We compared the precursor peptides of each of the triculamin‐like macrocyclase clades (a–f, k–q) and as expected from the diversity in macrocyclases, diversity was observed in the precursors, mostly in the leader and follower sequence regions (Figure 3). The core sequence for all precursors found in both canonical and non‐canonical BGCs show an almost invariant PGDG motif centered on the macrolactam‐forming aspartate, but also the high number of positively charged amino acids (K, R, H). The leader peptide of canonical clade b stands out as the only one lacking a threonine normally observed in the −2 position. As such, BGC annotation pipelines that require this T (including antiSMASH) fail to identify these precursors. This has also been reported in Bradymonas sediminis. ^[36] In general, the Y (−17), P (−14), L(−12) and T (−2) motif that is highly prevalent in other leader peptides[ ³⁷ , ³⁸ ] is missing across the canonical clades (a–f). The follower peptides found in the non‐canonical BCGs also co‐variate with the macrocyclase. The clade o which contains the previously characterized triculamin, shows no diversity in either precursor or macrocyclase. This is in contrast to clades k and m that show conservation in core, but variance in the follower, although they seem to have a central FxRDL motif and a positively charged C‐terminal in common. Since the role of the follower peptide is still unknown, we can only hypothesize that this might play a role in binding to the macrocyclase.

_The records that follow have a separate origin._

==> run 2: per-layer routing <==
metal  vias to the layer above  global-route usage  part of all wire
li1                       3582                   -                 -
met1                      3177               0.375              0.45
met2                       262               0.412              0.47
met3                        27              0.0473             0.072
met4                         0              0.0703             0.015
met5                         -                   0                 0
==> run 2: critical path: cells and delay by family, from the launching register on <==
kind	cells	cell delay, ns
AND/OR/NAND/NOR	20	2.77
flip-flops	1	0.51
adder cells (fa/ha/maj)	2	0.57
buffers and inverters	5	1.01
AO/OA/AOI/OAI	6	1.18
[config.mk]
export PLATFORM = sky130hd
export DESIGN_NAME = mgs_grad_select
export DESIGN_NICKNAME = d
export VERILOG_FILES = /design/src/rtl/core/mgs_pkg.sv /design/src/rtl/core/mgs_grad_select.sv
export SDC_FILE = /design/constraint.sdc
export NUM_CORES = 1
export LEC_CHECK = 0
export ABC_AREA = 1
export BUFFER_PORTS_ARGS = -buffer_cell sky130_fd_sc_hd__buf_2
export CAP_MARGIN = 20
export CORE_MARGIN = 1
export CORE_UTILIZATION = 45
export CTS_CLUSTER_DIAMETER = 80
export DETAILED_ROUTE_END_ITERATION = 8
export PLACE_DENSITY = 0.61
export SLEW_MARGIN = 5
export SYNTH_ARGS = -nofsm -noshare
export SYNTH_HDL_FRONTEND = slang
export SYNTH_SLANG_ARGS = --single-unit
[constraint.sdc]
create_clock -name i_clk -period 6.4 [get_ports i_clk]
set_input_delay 0 -clock i_clk [delete_from_list [all_inputs] [get_ports i_clk]]
set_output_delay 0 -clock i_clk [all_outputs]
set_load 0.01 [all_outputs]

Convergent and parallel evolution in natural products and their biosynthesis are striking examples of how bacteria independently evolve similar solutions to ecological challenges. One notable case is the dentigerumycins and gerumycins in Pseudonocardia symbionts of fungus growing ants, where structurally similar cyclic depsipeptides are produced despite originating from distinct biosynthetic pathways. ^[39] This suggests evolutionary pressures in similar niches drive the independent evolution of comparable natural products.[ ⁴⁰ , ⁴¹ ] Another classic example is found in siderophores, small molecules that chelate iron. While siderophores like enterobactin, pyochelin, and desferrioxamine differ in structure, their shared function highlights convergent evolution shaped by the universal need for iron acquisition in bacteria. ^[42] Biosynthesis of the clavam ring in β‐lactam natural products can be produced by at least four different convergent biosynthetic mechanisms in unrelated bacteria.[ ⁴⁰ , ⁴³ , ⁴⁴ ] These examples underscore how similar environmental pressures may sculpt the evolution of analogous natural products across diverse bacterial lineages.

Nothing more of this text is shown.